Problem to solve:
Reproduce exactly, from the data that follows, the line with "case (state_q)", the line with "rej_d = 1'b1;", and every line that lies between them.
##### Data for the task
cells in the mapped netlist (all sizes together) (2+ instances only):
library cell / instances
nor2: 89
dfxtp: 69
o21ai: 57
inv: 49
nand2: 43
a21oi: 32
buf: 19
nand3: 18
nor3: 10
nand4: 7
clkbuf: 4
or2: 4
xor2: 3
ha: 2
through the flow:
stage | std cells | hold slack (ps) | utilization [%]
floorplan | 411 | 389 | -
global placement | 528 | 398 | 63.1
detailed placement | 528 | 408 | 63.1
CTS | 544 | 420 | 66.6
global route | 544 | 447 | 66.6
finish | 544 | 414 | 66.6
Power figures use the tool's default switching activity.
===== src/rtl/data_plane_tx_param.sv =====
// Data-plane transmitter: FIFO-buffered payload, header + PKT_LEN burst per start.
// Optional trailing XOR checksum word when DP_TX_CHECKSUM_EN is defined.
module data_plane_tx_param #(
  parameter int DATA_W  = 16,
  parameter int NODE_W  = 16,
  parameter int DEPTH   = 16,
  parameter int PKT_LEN = 4
) (
  input  logic                       clk,
  input  logic                       rst,
  input  logic                       gpp_trf_dp,
  input  logic [DATA_W-1:0]          gpp_tx_data,
  input  logic [NODE_W-1:0]          node_id,
  input  logic [NODE_W-1:0]          dest_node,
  input  logic                       data_tx_flag,
  output logic [NODE_W+DATA_W-1:0]   data_tx_packet,
  output logic                       data_tx_valid,
  output logic                       data_tx_complete_flag,
  output logic                       data_tx_reject,
  output logic [$clog2(DEPTH):0]     buf_level,
  output logic                       buf_full,
  output logic                       buf_empty,
  output logic                       buf_overflow
);

  localparam int AW = $clog2(DEPTH);
  localparam int LW = AW + 1;
  localparam int PW = NODE_W + DATA_W;
  localparam logic [LW-1:0] DEPTH_L = LW'(DEPTH);
  localparam logic [LW-1:0] PLEN_L  = LW'(PKT_LEN);
  localparam logic [LW-1:0] LAST_L  = LW'(PKT_LEN - 1);

`ifdef DP_TX_CHECKSUM_EN
  typedef enum logic [2:0] {
    S_IDLE, S_HEADER, S_PAYLOAD, S_CSUM, S_DONE
  } state_t;
`else
  typedef enum logic [1:0] {
    S_IDLE, S_HEADER, S_PAYLOAD, S_DONE
  } state_t;
`endif

  state_t state_q, state_d;

  logic [DATA_W-1:0] mem_q [DEPTH];
  logic [AW-1:0]     wr_ptr_q, wr_ptr_d;
  logic [AW-1:0]     rd_ptr_q, rd_ptr_d;
  logic [LW-1:0]     level_q, level_d;
  logic              ovf_q, ovf_d;
  logic [NODE_W-1:0] dest_q, dest_d;
  logic [LW-1:0]     beat_q, beat_d;
  logic [PW-1:0]     pkt_q, pkt_d;
  logic              valid_q, valid_d;
  logic              cmpl_q, cmpl_d;
  logic              rej_q, rej_d;
`ifdef DP_TX_CHECKSUM_EN
  logic [DATA_W-1:0] csum_q, csum_d;
`endif

  logic              full;
  logic              wr_en;
  logic              rd_en;
  logic [DATA_W-1:0] rd_word;

  assign full    = (level_q == DEPTH_L);
  assign wr_en   = gpp_trf_dp && !full;
  assign rd_word = mem_q[rd_ptr_q];

  always_comb begin
    state_d = state_q;
    dest_d  = dest_q;
    beat_d  = beat_q;
    pkt_d   = '0;
    valid_d = 1'b0;
    cmpl_d  = 1'b0;
    rej_d   = 1'b0;
    rd_en   = 1'b0;
`ifdef DP_TX_CHECKSUM_EN
    csum_d  = csum_q;
`endif
    case (state_q)
      S_IDLE: begin
        if (data_tx_flag) begin
          if (level_q >= PLEN_L) begin
            dest_d  = dest_node;
            beat_d  = '0;
            state_d = S_HEADER;
`ifdef DP_TX_CHECKSUM_EN
            csum_d  = '0;
`endif
          end else begin
            rej_d = 1'b1;
          end
        end
      end
      S_HEADER: begin
        pkt_d   = {dest_q, node_id};
        valid_d = 1'b1;
        state_d = S_PAYLOAD;
      end
      S_PAYLOAD: begin
        rd_en   = 1'b1;
        pkt_d   = {dest_q, rd_word};
        valid_d = 1'b1;
        beat_d  = beat_q + 1'b1;
`ifdef DP_TX_CHECKSUM_EN
        csum_d  = csum_q ^ rd_word;
        if (beat_q == LAST_L) state_d = S_CSUM;
`else
        if (beat_q == LAST_L) state_d = S_DONE;
`endif
      end
`ifdef DP_TX_CHECKSUM_EN
      S_CSUM: begin
        pkt_d   = {dest_q, csum_q};
        valid_d = 1'b1;
        state_d = S_DONE;
      end
`endif
      S_DONE: begin
        cmpl_d  = 1'b1;
        state_d = S_IDLE;
      end
      default: state_d = S_IDLE;
    endcase
  end

  // A pop and a push in the same cycle leave the level untouched
  always_comb begin
    wr_ptr_d = wr_en ? wr_ptr_q + 1'b1 : wr_ptr_q;
    rd_ptr_d = rd_en ? rd_ptr_q + 1'b1 : rd_ptr_q;
    level_d  = level_q;
    if (wr_en && !rd_en)      level_d = level_q + 1'b1;
    else if (!wr_en && rd_en) level_d = level_q - 1'b1;
    ovf_d = ovf_q | (gpp_trf_dp && full);
  end

  always_ff @(posedge clk) begin
    if (wr_en) mem_q[wr_ptr_q] <= gpp_tx_data;
  end

  always_ff @(posedge clk) begin
    if (rst) begin
      state_q  <= S_IDLE;
      wr_ptr_q <= '0;
      rd_ptr_q <= '0;
      level_q  <= '0;
      ovf_q    <= 1'b0;
      dest_q   <= '0;
      beat_q   <= '0;
      pkt_q    <= '0;
      valid_q  <= 1'b0;
      cmpl_q   <= 1'b0;
      rej_q    <= 1'b0;
`ifdef DP_TX_CHECKSUM_EN
      csum_q   <= '0;
`endif
    end else begin
      state_q  <= state_d;
      wr_ptr_q <= wr_ptr_d;
      rd_ptr_q <= rd_ptr_d;
      level_q  <= level_d;
      ovf_q    <= ovf_d;
      dest_q   <= dest_d;
      beat_q   <= beat_d;
      pkt_q    <= pkt_d;
      valid_q  <= valid_d;
      cmpl_q   <= cmpl_d;
      rej_q    <= rej_d;
`ifdef DP_TX_CHECKSUM_EN
      csum_q   <= csum_d;
`endif
    end
  end

  assign data_tx_packet        = pkt_q;
  assign data_tx_valid         = valid_q;
  assign data_tx_complete_flag = cmpl_q;
  assign data_tx_reject        = rej_q;
  assign buf_level             = level_q;
  assign buf_full              = full;
  assign buf_empty             = (level_q == '0);
  assign buf_overflow          = ovf_q;

endmodule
##########
Written reply:
    case (state_q)
      S_IDLE: begin
        if (data_tx_flag) begin
          if (level_q >= PLEN_L) begin
            dest_d  = dest_node;
            beat_d  = '0;
            state_d = S_HEADER;
`ifdef DP_TX_CHECKSUM_EN
            csum_d  = '0;
`endif
          end else begin
            rej_d = 1'b1;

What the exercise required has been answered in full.